## Task brief
Check each line of the listing for the string "floorplan". Copy those where it appears.

## Dataset records
────

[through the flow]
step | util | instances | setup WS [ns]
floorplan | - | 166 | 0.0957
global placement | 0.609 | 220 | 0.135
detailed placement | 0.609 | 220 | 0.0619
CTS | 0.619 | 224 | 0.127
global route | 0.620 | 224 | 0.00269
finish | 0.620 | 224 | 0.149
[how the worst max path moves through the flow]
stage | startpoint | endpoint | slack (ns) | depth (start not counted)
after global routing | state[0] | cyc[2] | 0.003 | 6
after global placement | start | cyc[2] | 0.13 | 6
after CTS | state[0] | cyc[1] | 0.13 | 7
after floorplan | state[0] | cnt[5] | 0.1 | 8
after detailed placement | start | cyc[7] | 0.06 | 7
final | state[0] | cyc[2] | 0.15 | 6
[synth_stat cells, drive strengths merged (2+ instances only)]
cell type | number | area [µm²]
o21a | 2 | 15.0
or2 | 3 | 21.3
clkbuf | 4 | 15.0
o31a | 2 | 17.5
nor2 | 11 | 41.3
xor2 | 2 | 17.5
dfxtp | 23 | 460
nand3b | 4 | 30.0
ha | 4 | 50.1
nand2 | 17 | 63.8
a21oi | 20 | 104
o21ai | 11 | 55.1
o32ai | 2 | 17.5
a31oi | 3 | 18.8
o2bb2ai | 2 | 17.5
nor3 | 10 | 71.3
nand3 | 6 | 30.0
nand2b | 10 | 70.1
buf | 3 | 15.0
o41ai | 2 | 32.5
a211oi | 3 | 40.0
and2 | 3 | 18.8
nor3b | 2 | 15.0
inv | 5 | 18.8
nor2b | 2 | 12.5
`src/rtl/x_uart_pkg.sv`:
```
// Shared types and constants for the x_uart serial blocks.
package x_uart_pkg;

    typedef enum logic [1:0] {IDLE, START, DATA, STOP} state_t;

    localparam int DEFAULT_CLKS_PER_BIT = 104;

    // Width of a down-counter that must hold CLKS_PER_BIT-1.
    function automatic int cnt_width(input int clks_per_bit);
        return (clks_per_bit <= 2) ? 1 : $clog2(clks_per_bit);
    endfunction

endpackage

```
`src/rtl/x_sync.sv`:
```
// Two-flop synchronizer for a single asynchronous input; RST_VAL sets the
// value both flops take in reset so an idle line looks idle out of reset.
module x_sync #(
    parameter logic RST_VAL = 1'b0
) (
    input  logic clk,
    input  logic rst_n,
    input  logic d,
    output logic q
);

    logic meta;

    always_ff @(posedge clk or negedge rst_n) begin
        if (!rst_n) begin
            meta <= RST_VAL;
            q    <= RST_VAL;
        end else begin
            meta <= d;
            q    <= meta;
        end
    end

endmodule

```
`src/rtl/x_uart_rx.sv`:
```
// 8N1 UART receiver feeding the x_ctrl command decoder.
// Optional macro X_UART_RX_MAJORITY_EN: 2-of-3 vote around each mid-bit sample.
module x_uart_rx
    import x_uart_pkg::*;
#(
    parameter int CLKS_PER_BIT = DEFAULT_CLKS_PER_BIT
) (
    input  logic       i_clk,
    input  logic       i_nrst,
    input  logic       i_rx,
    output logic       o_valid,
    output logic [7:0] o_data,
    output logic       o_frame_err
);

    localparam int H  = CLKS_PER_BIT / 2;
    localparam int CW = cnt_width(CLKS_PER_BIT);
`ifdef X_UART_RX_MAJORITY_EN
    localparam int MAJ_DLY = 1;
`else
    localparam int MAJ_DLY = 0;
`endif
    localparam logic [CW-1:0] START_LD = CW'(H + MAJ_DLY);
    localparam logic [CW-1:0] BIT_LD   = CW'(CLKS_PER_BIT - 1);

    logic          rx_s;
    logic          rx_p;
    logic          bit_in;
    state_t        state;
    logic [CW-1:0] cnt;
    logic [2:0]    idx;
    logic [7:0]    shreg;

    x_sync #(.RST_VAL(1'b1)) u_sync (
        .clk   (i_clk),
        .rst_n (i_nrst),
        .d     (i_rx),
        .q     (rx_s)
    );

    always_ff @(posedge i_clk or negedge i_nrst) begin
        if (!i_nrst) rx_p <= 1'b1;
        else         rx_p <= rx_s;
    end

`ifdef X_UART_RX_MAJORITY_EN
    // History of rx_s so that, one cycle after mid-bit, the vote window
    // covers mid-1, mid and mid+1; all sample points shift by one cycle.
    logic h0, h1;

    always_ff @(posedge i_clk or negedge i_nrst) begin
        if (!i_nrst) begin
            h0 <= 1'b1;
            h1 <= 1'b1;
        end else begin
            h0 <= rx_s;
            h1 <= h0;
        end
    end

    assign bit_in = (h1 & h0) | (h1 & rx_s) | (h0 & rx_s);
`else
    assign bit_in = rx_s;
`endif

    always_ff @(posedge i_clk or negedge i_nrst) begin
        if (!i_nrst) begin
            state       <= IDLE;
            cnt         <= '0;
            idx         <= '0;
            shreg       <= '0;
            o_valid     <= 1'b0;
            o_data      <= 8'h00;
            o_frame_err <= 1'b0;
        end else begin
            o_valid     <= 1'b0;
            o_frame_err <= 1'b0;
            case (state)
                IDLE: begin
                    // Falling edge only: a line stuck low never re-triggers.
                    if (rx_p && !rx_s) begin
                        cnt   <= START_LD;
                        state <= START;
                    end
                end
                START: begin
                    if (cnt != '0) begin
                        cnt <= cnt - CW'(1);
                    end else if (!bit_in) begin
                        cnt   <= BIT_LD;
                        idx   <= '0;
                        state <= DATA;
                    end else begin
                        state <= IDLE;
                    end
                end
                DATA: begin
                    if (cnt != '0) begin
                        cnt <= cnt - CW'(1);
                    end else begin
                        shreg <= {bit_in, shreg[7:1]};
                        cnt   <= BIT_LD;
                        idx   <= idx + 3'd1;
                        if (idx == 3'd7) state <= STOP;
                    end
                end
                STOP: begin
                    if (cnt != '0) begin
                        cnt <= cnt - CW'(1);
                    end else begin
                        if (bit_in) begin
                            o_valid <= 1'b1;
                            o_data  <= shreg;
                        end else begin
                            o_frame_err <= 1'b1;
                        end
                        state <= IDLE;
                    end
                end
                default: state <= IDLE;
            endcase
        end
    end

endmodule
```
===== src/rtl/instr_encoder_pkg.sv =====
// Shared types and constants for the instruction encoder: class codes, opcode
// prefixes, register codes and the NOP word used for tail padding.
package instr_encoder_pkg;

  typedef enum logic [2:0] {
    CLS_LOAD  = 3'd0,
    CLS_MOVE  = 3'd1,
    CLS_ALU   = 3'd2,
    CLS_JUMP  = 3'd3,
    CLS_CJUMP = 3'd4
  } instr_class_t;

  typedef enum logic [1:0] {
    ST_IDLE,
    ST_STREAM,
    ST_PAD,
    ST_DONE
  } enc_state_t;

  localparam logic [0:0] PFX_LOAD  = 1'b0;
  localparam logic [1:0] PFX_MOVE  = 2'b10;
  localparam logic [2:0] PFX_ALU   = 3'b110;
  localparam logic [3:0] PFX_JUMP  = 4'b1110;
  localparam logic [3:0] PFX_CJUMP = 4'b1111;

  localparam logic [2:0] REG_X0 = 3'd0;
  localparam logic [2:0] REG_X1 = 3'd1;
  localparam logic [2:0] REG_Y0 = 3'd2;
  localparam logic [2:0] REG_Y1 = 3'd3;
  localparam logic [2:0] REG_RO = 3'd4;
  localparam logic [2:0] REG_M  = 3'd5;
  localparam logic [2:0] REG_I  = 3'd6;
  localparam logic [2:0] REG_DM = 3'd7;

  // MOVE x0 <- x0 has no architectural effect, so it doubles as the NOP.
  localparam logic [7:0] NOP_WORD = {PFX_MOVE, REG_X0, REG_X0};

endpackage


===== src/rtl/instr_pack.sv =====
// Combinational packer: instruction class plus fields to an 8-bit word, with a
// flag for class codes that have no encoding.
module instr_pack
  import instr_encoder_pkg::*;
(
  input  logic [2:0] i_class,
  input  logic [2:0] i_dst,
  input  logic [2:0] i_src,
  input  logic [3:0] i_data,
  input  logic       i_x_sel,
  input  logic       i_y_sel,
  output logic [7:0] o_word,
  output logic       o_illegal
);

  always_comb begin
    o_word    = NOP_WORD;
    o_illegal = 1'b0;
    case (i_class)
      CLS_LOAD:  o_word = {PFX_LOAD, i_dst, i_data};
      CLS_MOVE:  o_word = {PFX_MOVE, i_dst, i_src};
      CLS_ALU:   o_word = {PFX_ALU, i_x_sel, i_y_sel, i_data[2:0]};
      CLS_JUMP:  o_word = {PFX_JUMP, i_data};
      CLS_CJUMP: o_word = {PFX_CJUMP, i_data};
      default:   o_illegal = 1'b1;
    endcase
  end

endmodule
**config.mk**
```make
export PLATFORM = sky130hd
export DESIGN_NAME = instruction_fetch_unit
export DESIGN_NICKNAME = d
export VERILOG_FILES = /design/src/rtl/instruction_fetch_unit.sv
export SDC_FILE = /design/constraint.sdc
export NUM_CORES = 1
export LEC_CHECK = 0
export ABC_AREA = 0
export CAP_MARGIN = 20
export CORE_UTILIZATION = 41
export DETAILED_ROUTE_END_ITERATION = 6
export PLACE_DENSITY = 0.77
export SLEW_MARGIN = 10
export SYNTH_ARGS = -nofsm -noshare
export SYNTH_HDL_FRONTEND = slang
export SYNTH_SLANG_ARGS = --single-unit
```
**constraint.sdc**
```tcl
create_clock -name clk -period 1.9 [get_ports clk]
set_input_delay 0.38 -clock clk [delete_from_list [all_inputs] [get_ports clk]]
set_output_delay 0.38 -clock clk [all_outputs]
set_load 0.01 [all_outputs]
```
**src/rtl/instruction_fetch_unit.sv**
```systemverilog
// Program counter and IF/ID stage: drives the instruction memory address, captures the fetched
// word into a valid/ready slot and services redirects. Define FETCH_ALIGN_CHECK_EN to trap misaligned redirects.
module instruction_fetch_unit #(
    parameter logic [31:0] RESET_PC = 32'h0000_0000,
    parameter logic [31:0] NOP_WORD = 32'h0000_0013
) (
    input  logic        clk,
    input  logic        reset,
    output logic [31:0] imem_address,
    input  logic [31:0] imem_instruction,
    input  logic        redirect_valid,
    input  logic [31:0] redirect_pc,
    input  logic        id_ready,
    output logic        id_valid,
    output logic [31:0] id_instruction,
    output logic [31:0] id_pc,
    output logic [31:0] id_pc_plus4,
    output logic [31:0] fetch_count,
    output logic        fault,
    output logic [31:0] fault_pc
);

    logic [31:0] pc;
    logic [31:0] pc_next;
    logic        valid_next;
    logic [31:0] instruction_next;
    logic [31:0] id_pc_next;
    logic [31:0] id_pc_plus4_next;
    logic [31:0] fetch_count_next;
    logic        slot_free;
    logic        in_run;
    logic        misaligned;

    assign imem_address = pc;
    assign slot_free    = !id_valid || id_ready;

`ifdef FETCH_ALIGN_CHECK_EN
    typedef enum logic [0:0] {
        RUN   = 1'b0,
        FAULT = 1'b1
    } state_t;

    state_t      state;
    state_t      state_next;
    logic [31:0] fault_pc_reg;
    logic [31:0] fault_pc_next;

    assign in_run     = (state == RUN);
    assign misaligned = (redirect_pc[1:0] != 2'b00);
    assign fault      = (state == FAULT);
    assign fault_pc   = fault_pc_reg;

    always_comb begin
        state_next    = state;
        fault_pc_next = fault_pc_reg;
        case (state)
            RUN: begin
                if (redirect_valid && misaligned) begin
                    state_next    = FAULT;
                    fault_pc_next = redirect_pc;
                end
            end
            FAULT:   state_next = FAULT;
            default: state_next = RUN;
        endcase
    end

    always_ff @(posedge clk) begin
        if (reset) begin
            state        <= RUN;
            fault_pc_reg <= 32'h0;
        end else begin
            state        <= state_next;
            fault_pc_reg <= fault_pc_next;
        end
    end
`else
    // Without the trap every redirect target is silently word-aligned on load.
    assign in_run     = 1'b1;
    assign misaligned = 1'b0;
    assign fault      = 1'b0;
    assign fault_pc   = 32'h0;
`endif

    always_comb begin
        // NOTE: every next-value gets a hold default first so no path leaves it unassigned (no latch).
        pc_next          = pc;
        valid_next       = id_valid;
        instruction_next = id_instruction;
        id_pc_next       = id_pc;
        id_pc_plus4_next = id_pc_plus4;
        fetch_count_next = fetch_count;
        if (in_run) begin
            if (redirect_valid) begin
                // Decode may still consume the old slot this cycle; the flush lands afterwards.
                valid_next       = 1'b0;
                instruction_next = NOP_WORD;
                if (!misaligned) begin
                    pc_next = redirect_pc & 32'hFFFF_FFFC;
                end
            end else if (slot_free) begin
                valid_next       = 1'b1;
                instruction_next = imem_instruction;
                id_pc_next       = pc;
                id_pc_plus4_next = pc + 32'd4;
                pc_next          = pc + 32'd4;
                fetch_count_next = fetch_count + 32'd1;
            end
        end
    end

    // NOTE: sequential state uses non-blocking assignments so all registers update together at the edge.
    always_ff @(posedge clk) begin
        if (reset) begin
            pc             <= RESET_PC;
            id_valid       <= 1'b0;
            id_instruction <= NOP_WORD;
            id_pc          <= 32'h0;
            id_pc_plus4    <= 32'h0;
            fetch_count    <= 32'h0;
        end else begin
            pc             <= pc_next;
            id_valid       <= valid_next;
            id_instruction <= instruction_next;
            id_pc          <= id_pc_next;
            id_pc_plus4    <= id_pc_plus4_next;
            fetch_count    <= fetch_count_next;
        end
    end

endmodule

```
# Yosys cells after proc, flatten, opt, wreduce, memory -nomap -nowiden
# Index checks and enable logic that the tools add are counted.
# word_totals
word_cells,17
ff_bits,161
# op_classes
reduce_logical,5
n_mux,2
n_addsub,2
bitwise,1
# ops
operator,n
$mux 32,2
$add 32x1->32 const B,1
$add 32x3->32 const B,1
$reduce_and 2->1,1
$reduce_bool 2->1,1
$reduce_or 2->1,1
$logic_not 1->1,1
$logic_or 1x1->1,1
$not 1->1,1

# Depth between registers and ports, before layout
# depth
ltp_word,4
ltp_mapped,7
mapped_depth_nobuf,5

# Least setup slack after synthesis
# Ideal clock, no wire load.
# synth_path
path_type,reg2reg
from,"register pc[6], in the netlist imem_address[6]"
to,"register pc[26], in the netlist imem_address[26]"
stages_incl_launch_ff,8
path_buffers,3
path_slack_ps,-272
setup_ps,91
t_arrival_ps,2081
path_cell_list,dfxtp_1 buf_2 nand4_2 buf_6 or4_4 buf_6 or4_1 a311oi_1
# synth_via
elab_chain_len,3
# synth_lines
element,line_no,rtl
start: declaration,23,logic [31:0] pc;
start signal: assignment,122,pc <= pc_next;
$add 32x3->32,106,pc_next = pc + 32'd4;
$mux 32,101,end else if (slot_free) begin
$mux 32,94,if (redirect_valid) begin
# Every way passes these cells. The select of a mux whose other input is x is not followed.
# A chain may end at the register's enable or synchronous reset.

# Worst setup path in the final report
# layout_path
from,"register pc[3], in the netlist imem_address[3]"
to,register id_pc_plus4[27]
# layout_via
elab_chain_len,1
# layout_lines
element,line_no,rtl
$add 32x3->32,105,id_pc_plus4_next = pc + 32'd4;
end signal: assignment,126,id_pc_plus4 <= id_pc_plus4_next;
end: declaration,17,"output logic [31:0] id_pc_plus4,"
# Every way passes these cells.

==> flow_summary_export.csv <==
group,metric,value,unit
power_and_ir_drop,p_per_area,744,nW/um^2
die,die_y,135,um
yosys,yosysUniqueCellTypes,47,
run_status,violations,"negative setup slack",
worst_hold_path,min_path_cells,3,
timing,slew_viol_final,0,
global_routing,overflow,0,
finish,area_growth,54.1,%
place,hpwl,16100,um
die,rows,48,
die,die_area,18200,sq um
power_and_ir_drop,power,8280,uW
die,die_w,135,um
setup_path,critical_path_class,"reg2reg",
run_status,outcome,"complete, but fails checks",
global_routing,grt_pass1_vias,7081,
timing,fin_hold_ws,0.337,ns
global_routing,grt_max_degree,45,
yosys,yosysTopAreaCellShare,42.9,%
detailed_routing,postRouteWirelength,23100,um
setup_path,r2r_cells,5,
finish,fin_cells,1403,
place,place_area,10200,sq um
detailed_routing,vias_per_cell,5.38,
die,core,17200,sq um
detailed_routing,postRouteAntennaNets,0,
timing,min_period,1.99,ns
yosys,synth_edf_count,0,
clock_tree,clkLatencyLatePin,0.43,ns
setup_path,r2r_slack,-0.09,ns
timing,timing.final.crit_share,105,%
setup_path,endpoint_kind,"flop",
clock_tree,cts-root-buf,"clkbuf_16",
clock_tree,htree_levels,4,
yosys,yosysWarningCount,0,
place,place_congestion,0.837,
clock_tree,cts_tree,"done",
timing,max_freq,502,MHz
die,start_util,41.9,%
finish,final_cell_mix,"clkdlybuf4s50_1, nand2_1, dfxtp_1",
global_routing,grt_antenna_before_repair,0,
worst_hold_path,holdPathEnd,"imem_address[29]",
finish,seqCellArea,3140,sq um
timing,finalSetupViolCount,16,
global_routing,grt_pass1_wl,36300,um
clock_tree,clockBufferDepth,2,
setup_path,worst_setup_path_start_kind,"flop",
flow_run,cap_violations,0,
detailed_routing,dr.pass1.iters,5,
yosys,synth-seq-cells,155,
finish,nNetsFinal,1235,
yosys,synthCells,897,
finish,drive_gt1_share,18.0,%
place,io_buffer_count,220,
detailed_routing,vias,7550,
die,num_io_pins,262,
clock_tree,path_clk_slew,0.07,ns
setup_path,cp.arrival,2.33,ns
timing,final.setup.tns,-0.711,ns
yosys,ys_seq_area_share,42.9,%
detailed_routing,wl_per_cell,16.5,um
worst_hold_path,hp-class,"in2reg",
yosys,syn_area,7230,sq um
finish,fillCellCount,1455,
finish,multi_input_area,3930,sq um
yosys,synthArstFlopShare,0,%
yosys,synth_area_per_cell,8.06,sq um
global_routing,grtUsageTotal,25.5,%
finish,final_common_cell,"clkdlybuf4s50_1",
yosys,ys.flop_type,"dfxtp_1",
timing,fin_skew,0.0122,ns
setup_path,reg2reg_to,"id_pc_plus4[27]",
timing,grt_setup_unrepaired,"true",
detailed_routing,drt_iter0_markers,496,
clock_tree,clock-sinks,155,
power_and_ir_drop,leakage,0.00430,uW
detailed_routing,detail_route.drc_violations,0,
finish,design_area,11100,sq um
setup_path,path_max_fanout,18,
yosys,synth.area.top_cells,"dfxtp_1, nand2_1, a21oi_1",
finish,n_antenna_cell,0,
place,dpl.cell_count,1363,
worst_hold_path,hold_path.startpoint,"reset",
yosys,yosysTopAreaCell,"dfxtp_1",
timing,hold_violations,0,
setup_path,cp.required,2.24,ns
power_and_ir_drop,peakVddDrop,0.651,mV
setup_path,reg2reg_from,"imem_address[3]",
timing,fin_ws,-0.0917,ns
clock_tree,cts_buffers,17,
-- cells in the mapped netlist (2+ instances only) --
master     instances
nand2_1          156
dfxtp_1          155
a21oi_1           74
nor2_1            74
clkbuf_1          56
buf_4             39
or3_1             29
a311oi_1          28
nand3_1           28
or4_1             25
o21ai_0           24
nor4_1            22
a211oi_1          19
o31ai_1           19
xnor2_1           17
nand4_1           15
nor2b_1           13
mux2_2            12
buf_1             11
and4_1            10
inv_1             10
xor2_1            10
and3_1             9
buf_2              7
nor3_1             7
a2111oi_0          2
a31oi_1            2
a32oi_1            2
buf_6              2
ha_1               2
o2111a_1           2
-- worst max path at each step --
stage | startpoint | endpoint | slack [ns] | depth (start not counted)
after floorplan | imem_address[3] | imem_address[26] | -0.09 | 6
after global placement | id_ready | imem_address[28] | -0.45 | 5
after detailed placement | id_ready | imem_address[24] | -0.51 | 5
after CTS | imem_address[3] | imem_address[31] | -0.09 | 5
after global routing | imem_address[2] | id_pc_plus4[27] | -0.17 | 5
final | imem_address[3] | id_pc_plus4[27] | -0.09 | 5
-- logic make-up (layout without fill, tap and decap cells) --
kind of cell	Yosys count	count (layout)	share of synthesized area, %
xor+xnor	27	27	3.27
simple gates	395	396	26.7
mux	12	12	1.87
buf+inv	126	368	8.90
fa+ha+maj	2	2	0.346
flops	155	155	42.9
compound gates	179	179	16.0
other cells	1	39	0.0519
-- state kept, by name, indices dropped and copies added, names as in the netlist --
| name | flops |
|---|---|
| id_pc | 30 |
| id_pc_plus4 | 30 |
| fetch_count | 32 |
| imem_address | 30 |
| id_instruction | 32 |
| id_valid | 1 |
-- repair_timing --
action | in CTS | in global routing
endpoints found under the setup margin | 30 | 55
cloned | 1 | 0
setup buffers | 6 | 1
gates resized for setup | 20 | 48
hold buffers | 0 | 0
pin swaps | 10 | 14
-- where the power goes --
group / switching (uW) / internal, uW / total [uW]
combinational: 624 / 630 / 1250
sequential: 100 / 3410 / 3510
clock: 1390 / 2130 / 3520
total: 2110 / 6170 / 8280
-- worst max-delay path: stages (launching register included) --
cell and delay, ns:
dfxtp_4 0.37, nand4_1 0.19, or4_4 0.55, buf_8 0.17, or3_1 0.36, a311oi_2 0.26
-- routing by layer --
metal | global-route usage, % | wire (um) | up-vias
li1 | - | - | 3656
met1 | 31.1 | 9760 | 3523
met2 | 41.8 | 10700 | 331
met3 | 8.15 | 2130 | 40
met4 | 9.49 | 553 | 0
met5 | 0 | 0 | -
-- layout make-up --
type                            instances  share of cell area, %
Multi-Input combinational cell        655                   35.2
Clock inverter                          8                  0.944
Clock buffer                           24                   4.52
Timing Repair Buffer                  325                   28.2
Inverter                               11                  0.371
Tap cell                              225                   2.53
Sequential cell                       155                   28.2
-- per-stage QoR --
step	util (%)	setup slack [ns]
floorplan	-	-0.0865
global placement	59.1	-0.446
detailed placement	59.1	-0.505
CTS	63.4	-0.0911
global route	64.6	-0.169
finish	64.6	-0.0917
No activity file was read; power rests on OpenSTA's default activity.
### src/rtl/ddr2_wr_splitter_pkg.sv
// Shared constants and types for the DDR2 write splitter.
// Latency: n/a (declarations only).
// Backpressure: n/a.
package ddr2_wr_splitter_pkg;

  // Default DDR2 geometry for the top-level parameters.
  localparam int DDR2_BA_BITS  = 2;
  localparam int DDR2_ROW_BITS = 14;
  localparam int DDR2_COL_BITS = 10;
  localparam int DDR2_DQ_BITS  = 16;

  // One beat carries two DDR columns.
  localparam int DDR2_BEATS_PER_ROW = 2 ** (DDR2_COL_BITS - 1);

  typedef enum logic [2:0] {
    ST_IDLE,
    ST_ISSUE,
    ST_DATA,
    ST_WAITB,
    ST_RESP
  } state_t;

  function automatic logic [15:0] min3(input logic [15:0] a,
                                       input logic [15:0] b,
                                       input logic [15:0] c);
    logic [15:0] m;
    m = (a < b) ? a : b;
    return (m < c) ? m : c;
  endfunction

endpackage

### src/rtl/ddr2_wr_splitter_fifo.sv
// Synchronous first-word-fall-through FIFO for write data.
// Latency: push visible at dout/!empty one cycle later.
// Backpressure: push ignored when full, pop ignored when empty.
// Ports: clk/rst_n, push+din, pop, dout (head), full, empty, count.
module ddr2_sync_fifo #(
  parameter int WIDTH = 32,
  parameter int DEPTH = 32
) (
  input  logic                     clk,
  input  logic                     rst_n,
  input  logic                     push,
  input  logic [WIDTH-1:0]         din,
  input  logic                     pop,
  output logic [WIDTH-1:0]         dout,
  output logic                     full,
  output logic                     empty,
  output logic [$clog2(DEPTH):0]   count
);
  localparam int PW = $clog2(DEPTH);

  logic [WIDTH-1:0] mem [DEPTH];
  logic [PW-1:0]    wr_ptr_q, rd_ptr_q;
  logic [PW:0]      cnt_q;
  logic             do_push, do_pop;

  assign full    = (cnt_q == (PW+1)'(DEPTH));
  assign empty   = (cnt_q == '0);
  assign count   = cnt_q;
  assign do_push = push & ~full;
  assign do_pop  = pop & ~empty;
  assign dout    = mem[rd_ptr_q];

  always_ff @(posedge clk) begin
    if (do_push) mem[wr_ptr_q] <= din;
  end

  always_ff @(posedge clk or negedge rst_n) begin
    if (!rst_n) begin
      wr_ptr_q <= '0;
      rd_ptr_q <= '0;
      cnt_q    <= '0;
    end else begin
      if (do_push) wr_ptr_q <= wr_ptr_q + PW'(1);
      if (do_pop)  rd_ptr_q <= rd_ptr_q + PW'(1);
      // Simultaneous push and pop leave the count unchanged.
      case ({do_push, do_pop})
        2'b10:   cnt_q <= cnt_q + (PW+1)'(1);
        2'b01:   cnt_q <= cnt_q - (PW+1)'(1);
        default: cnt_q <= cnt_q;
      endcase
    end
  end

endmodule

────

## Response to the exercise
floorplan | - | 166 | 0.0957
after floorplan | state[0] | cnt[5] | 0.1 | 8
after floorplan | imem_address[3] | imem_address[26] | -0.09 | 6
floorplan	-	-0.0865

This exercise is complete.